As I continue to work on my book, I am finding that it’s hard to remain consistent when I look at the draft. The reason for this is that I have other things to do and must put the draft down for days at a time. It’s frustrating. Many of my students have the same dilemma as they too have other demands on their time. Frustration can be a useful state as it caused me to find a way to instantly reconnect with my material.
For years, when teaching students to write a screenplay, I have used a concept that I developed to allow this instant reconnection called The Premise Question. The idea was that it is helpful to create your work with a clear premise in mind just as you do when writing a term paper or essay. In non-fiction, the concept is useful because the premise, such as “good conquers evil”, gives you a sure way to organize your material. You can then state the reason for the piece, why you wrote it and expand the details to make the points relevant to this idea and then reach a conclusion.
Just as a premise is useful in expository writing, the same approach can kill a fictional story whether novel, short story, script or screenplay for the very same reason: we tend to try to make points that lead to a logical conclusion, which when writing from the imagination translates into predictability. In the same way that you support a thesis in a term paper, there is a tendency to over manipulate the plot in creative writing for the same reason.

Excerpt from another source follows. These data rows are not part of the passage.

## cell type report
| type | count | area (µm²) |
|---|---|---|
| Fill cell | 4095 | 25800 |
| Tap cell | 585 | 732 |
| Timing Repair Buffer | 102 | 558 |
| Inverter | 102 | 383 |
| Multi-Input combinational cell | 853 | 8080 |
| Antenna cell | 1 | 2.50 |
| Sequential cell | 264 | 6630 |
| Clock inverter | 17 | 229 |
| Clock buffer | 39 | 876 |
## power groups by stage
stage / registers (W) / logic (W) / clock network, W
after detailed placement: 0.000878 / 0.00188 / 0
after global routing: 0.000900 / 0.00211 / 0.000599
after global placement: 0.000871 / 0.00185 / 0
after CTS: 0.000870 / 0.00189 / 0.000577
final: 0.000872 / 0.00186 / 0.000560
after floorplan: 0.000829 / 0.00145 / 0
<file path="src/rtl/updn_ctr_pkg.sv">
package updn_ctr_pkg;

    typedef enum logic [1:0] {
        MODE_TIMER = 2'b00,
        MODE_PAIR  = 2'b01,
        MODE_PHASE = 2'b10,
        MODE_IDLE  = 2'b11
    } mode_e;

    // packed from MSB: mode[5:4], sel[3:2], gate_role[1], start[0]
    typedef struct packed {
        mode_e      mode;
        logic [1:0] sel;
        logic       gate_role;
        logic       start;
    } cfg_t;

    localparam int CFG_W   = $bits(cfg_t);
    localparam int NPINS   = 3;
    localparam int IDX_A   = 0;
    localparam int IDX_B   = 1;
    localparam int IDX_C   = 2;

    localparam logic [1:0] SEL_OFF  = 2'b00;
    localparam logic [1:0] SEL_LOW  = 2'b01;
    localparam logic [1:0] SEL_HIGH = 2'b10;
    localparam logic [1:0] SEL_BAD  = 2'b11;

endpackage

</file>
<file path="src/rtl/updn_ctr_sync.sv">
module updn_ctr_sync #(
    parameter int N = 3
) (
    input  logic         clk_i,
    input  logic         rst_ni,
    input  logic [N-1:0] pin_i,
    output logic [N-1:0] lvl_o,
    output logic [N-1:0] rise_o,
    output logic [N-1:0] fall_o
);

    typedef struct packed {
        logic [N-1:0] s1;
        logic [N-1:0] s2;
        logic [N-1:0] hist;
    } sync_t;

    sync_t st_d, st_q;

    always_comb begin
        st_d      = st_q;
        st_d.s1   = pin_i;
        st_d.s2   = st_q.s1;
        st_d.hist = st_q.s2;
    end

    always_ff @(posedge clk_i) begin
        if (!rst_ni) begin
            st_q <= '0;
        end else begin
            st_q <= st_d;
        end
    end

    for (genvar i = 0; i < N; i++) begin : g_edge
        assign lvl_o[i]  = st_q.s2[i];
        assign rise_o[i] = st_q.s2[i] & ~st_q.hist[i];
        assign fall_o[i] = ~st_q.s2[i] & st_q.hist[i];
    end

endmodule

</file>
<file path="src/rtl/updn_ctr_evt.sv">
module updn_ctr_evt
    import updn_ctr_pkg::*;
(
    input  cfg_t             cfg_i,
    input  logic [NPINS-1:0] lvl_i,
    input  logic [NPINS-1:0] rise_i,
    input  logic [NPINS-1:0] fall_i,
    output logic             inc_o,
    output logic             dec_o,
    output logic             clr_o
);

    logic gate_ok;
    logic run;

    always_comb begin
        // gate role: only the two legal level codes ever open the gate
        if (cfg_i.gate_role) begin
            unique case (cfg_i.sel)
                SEL_LOW:  gate_ok = ~lvl_i[IDX_C];
                SEL_HIGH: gate_ok = lvl_i[IDX_C];
                default:  gate_ok = 1'b0;
            endcase
        end else begin
            gate_ok = 1'b1;
        end

        // clear role: edge select, codes 00 and 11 never clear
        clr_o = 1'b0;
        if (!cfg_i.gate_role) begin
            unique case (cfg_i.sel)
                SEL_LOW:  clr_o = fall_i[IDX_C];
                SEL_HIGH: clr_o = rise_i[IDX_C];
                default:  clr_o = 1'b0;
            endcase
        end

        run   = cfg_i.start & gate_ok;
        inc_o = 1'b0;
        dec_o = 1'b0;
        unique case (cfg_i.mode)
            MODE_TIMER: begin
                inc_o = run;
            end
            MODE_PAIR: begin
                inc_o = run & rise_i[IDX_A] & ~rise_i[IDX_B];
                dec_o = run & rise_i[IDX_B] & ~rise_i[IDX_A];
            end
            MODE_PHASE: begin
                inc_o = run & rise_i[IDX_A] & ~lvl_i[IDX_B];
                dec_o = run & rise_i[IDX_A] & lvl_i[IDX_B];
            end
            default: begin
                inc_o = 1'b0;
                dec_o = 1'b0;
            end
        endcase
    end

endmodule

</file>
<file path="src/rtl/updn_ctr.sv">
module updn_ctr
    import updn_ctr_pkg::*;
#(
    parameter int W = 16
) (
    input  logic         clk_i,
    input  logic         rst_ni,
    input  logic         cfg_we_i,
    input  logic [5:0]   cfg_wdata_i,
    input  logic         trk_a_i,
    input  logic         trk_b_i,
    input  logic         ctl_i,
    output logic [W-1:0] count_o,
    output logic         dir_o,
    output logic         ovf_o,
    output logic         udf_o,
    output logic         bad_sel_o
);

    localparam logic [W-1:0] CNT_MAX = {W{1'b1}};
    localparam logic [W-1:0] CNT_ONE = W'(1);

    typedef struct packed {
        logic [W-1:0] count;
        logic         dir;
        logic         ovf;
        logic         udf;
        logic         bad;
        cfg_t         cfg;
    } state_t;

    state_t st_d, st_q;

    logic [NPINS-1:0] pins;
    logic [NPINS-1:0] lvl;
    logic [NPINS-1:0] rise;
    logic [NPINS-1:0] fall;
    logic             inc_w;
    logic             dec_w;
    logic             clr_w;

    assign pins[IDX_A] = trk_a_i;
    assign pins[IDX_B] = trk_b_i;
    assign pins[IDX_C] = ctl_i;

    updn_ctr_sync #(
        .N(NPINS)
    ) u_sync (
        .clk_i  (clk_i),
        .rst_ni (rst_ni),
        .pin_i  (pins),
        .lvl_o  (lvl),
        .rise_o (rise),
        .fall_o (fall)
    );

    updn_ctr_evt u_evt (
        .cfg_i  (st_q.cfg),
        .lvl_i  (lvl),
        .rise_i (rise),
        .fall_i (fall),
        .inc_o  (inc_w),
        .dec_o  (dec_w),
        .clr_o  (clr_w)
    );

    always_comb begin
        st_d     = st_q;
        st_d.ovf = 1'b0;
        st_d.udf = 1'b0;

        if (cfg_we_i) begin
            st_d.cfg = cfg_t'(cfg_wdata_i[CFG_W-1:0]);
        end

        if (st_q.cfg.sel == SEL_BAD) begin
            st_d.bad = 1'b1;
        end

        if (clr_w) begin
            st_d.count = '0;
        end else if (inc_w) begin
            st_d.count = st_q.count + CNT_ONE;
            st_d.dir   = 1'b0;
            st_d.ovf   = (st_q.count == CNT_MAX);
        end else if (dec_w) begin
            st_d.count = st_q.count - CNT_ONE;
            st_d.dir   = 1'b1;
            st_d.udf   = (st_q.count == '0);
        end
    end

    always_ff @(posedge clk_i) begin
        if (!rst_ni) begin
            st_q <= '0;
        end else begin
            st_q <= st_d;
        end
    end

    assign count_o   = st_q.count;
    assign dir_o     = st_q.dir;
    assign ovf_o     = st_q.ovf;
    assign udf_o     = st_q.udf;
    assign bad_sel_o = st_q.bad;

endmodule

</file>
**src/rtl/bscan_pkg.sv**
```systemverilog
package bscan_pkg;

    typedef enum logic [1:0] {
        MODE_SAMPLE = 2'b00,
        MODE_EXTEST = 2'b01,
        MODE_INTEST = 2'b10,
        MODE_NORMAL = 2'b11
    } bs_mode_e;

    // Position of each cell kind of pad k, counted from the tdi end
    function automatic int unsigned pos_oe(input int unsigned k);
        return 3 * k;
    endfunction

    function automatic int unsigned pos_out(input int unsigned k);
        return 3 * k + 1;
    endfunction

    function automatic int unsigned pos_in(input int unsigned k);
        return 3 * k + 2;
    endfunction

endpackage

```
**src/rtl/bscan_shift_chain.sv**
```systemverilog
module bscan_shift_chain
    import bscan_pkg::*;
#(
    parameter int unsigned NPAD = 8,
    localparam int unsigned LEN = 3 * NPAD + 1
) (
    input  logic            tck,
    input  logic            trst_n,
    input  logic            tdi,
    input  logic            capture_dr,
    input  logic            shift_dr,
    input  logic [NPAD-1:0] core_oe,
    input  logic [NPAD-1:0] core_out,
    input  logic [NPAD-1:0] pad_in,
    input  logic            rst_pin_in,
    output logic [LEN-1:0]  chain_o,
    output logic            tdo
);

    typedef struct packed {
        logic [LEN-1:0] cells;
    } chain_st_t;

    chain_st_t      st_d, st_q;
    logic [LEN-1:0] cap_vec;

    // Values loaded on capture, by cell kind
    for (genvar k = 0; k < NPAD; k++) begin : g_cap
        assign cap_vec[pos_oe(k)]  = core_oe[k];
        assign cap_vec[pos_out(k)] = core_out[k];
        assign cap_vec[pos_in(k)]  = pad_in[k];
    end
    assign cap_vec[LEN-1] = rst_pin_in;

    always_comb begin
        st_d = st_q;
        if (capture_dr) begin
            st_d.cells = cap_vec;
        end else if (shift_dr) begin
            st_d.cells = {st_q.cells[LEN-2:0], tdi};
        end
    end

    always_ff @(posedge tck or negedge trst_n) begin
        if (!trst_n) begin
            st_q <= '0;
        end else begin
            st_q <= st_d;
        end
    end

    assign chain_o = st_q.cells;
    assign tdo     = st_q.cells[LEN-1];

    // a shift moves tdi in and pushes the neighbour toward tdo
    p_shift_move_r3: assert property (@(posedge tck) disable iff (!trst_n)
        (shift_dr && !capture_dr) |=>
            (chain_o[0] == $past(tdi)) && (tdo == $past(chain_o[LEN-2])));

    // no capture or shift means the chain stands still
    p_chain_hold_r11: assert property (@(posedge tck) disable iff (!trst_n)
        (!shift_dr && !capture_dr) |=> $stable(chain_o));

endmodule

```
**src/rtl/bscan_update_bank.sv**
```systemverilog
module bscan_update_bank #(
    parameter int unsigned NCELL = 24
) (
    input  logic             tck,
    input  logic             trst_n,
    input  logic             update_dr,
    input  logic [NCELL-1:0] shift_bits,
    output logic [NCELL-1:0] upd_o
);

    typedef struct packed {
        logic [NCELL-1:0] hold;
    } upd_st_t;

    upd_st_t st_d, st_q;

    always_comb begin
        st_d = st_q;
        if (update_dr) begin
            st_d.hold = shift_bits;
        end
    end

    always_ff @(posedge tck or negedge trst_n) begin
        if (!trst_n) begin
            st_q <= '0;
        end else begin
            st_q <= st_d;
        end
    end

    assign upd_o = st_q.hold;

    // held values change only through Update-DR
    p_upd_hold_r5: assert property (@(posedge tck) disable iff (!trst_n)
        !update_dr |=> $stable(upd_o));

    // an update copies what the chain held at that edge
    p_upd_load_r5: assert property (@(posedge tck) disable iff (!trst_n)
        update_dr |=> (upd_o == $past(shift_bits)));

endmodule

```
**src/rtl/bscan_pad_mux.sv**
```systemverilog
module bscan_pad_mux
    import bscan_pkg::*;
#(
    parameter int unsigned NPAD = 8,
    localparam int unsigned NCELL = 3 * NPAD
) (
    input  bs_mode_e         mode,
    input  logic [NCELL-1:0] upd,
    input  logic [NPAD-1:0]  core_out,
    input  logic [NPAD-1:0]  core_oe,
    input  logic [NPAD-1:0]  pad_in,
    output logic [NPAD-1:0]  pad_out,
    output logic [NPAD-1:0]  pad_oe,
    output logic [NPAD-1:0]  core_in
);

    logic drive_pads_d;
    logic drive_core_d;

    always_comb begin
        drive_pads_d = (mode == MODE_EXTEST);
        drive_core_d = (mode == MODE_INTEST);
    end

    for (genvar k = 0; k < NPAD; k++) begin : g_pad
        assign pad_oe[k]  = drive_pads_d ? upd[pos_oe(k)]  : core_oe[k];
        assign pad_out[k] = drive_pads_d ? upd[pos_out(k)] : core_out[k];
        assign core_in[k] = drive_core_d ? upd[pos_in(k)]  : pad_in[k];
    end

endmodule

```
**src/rtl/bscan_chain_top.sv**
```systemverilog
module bscan_chain_top
    import bscan_pkg::*;
#(
    parameter int unsigned NPAD = 8,
    localparam int unsigned NCELL = 3 * NPAD,
    localparam int unsigned LEN = NCELL + 1
) (
    input  logic            tck,
    input  logic            trst_n,
    input  logic            tdi,
    input  logic            capture_dr,
    input  logic            shift_dr,
    input  logic            update_dr,
    input  logic [1:0]      mode_sel,
    input  logic [NPAD-1:0] core_out,
    input  logic [NPAD-1:0] core_oe,
    output logic [NPAD-1:0] core_in,
    input  logic [NPAD-1:0] pad_in,
    output logic [NPAD-1:0] pad_out,
    output logic [NPAD-1:0] pad_oe,
    input  logic            rst_pin_in,
    output logic            rst_to_core,
    output logic            tdo
);

    logic [LEN-1:0]   chain_q;
    logic [NCELL-1:0] upd_q;
    bs_mode_e         mode_d;

    // test reset forces the normal path
    always_comb begin
        mode_d = trst_n ? bs_mode_e'(mode_sel) : MODE_SAMPLE;
    end

    bscan_shift_chain #(.NPAD(NPAD)) u_chain (
        .tck        (tck),
        .trst_n     (trst_n),
        .tdi        (tdi),
        .capture_dr (capture_dr),
        .shift_dr   (shift_dr),
        .core_oe    (core_oe),
        .core_out   (core_out),
        .pad_in     (pad_in),
        .rst_pin_in (rst_pin_in),
        .chain_o    (chain_q),
        .tdo        (tdo)
    );

    // The reset cell (top position) has no update stage
    bscan_update_bank #(.NCELL(NCELL)) u_upd (
        .tck        (tck),
        .trst_n     (trst_n),
        .update_dr  (update_dr),
        .shift_bits (chain_q[NCELL-1:0]),
        .upd_o      (upd_q)
    );

    bscan_pad_mux #(.NPAD(NPAD)) u_mux (
        .mode     (mode_d),
        .upd      (upd_q),
        .core_out (core_out),
        .core_oe  (core_oe),
        .pad_in   (pad_in),
        .pad_out  (pad_out),
        .pad_oe   (pad_oe),
        .core_in  (core_in)
    );

    // the reset pin is observed, never overridden
    assign rst_to_core = rst_pin_in;

    // Input assumption: TAP states are exclusive
    p_ctrl_onehot: assert property (@(posedge tck) disable iff (!trst_n)
        $onehot0({capture_dr, shift_dr, update_dr}));

    // the reset cell sits next to tdo and captures the pin
    p_rst_capture_r4: assert property (@(posedge tck) disable iff (!trst_n)
        capture_dr |=> (tdo == $past(rst_pin_in)));

    // normal modes give the core the pads
    p_normal_path_r6: assert property (@(posedge tck) disable iff (!trst_n)
        (mode_sel == 2'b00 || mode_sel == 2'b11) |->
            (pad_out == core_out && pad_oe == core_oe && core_in == pad_in));

    // external test leaves the core inputs on the pads
    p_extest_core_r7: assert property (@(posedge tck) disable iff (!trst_n)
        (mode_sel == 2'b01) |-> (core_in == pad_in));

    // internal test leaves the pads with the core
    p_intest_pads_r8: assert property (@(posedge tck) disable iff (!trst_n)
        (mode_sel == 2'b10) |-> (pad_out == core_out && pad_oe == core_oe));

endmodule

```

An effective story should unfold in surprising and emotionally logical ways. I define emotional logic as: the writer following what his or her characters would do based on who they are, rather then having them act to further the plot the writer is intent on completing. Very often these two things do not go together. For example, in my recent novel, The Book of Zev, the heroine was supposed to kill someone, but when the time came for her to do the deed, she couldn’t. I could have forced it, by having the antagonist become violent, and could have insisted that the story go the way I had originally intended – but because I went with who she was, I found a far more unique conclusion. (No spoilers – but please feel free to read the book if this example intrigues you.)
So I solved this problem not by reimagining the premise, but by asking it as a question rather than a statement of fact. As the spawn of two generations of lawyers, and having had a religious education, I have found that paradoxically, the answer to most questions is often another question.
For example, when students ask me questions such as whether their screenplay idea is commercially viable, the answer is often not “yes” or “no”, but when? Timing is a major factor in finding the solution to many questions. The first part of an answer can be that the story idea is great, but without actually writing a script, it usually can’t reach the people who can make it into a film. And ideas often “time out” quickly as the culture shifts and your intended audience losing interest in your story.
Since time is of the essence, my first step in my process each time I return to my current project is to remind myself of The Premise-Question and think about how the events of the story are laid out in the current draft. This is the quickest way I have found to get back into the “swim” of writing.
I am always dancing or struggling with the balance of story versus plot, and the focus on a question helps me organize the work with natural suspense as I am then writing towards the answer, rather than shaping the story to prove the premise. This was such an important realization for me, that I have always kept the concept front and center in my creative process.
So, if my premise is the statement that “good conquers evil,” I automatically restructure it to read: How does good conquer evil? By turning the concept into a question, I immediately challenge my imagination to answer it. Nature abhors a vacuum; questions demand answers.
Then I follow what Glinda The Good Witch in The Wizard of Oz tells Dorothy: “Start at the beginning”. So, I begin: “Once upon a time, good conquered evil. It all began one day…” and I go from there.
Whenever I get stuck, I repeat the process. It works.
To recap: when developing a story, ask yourself what the premise is, turn that into a question and answer it by telling the story from the beginning.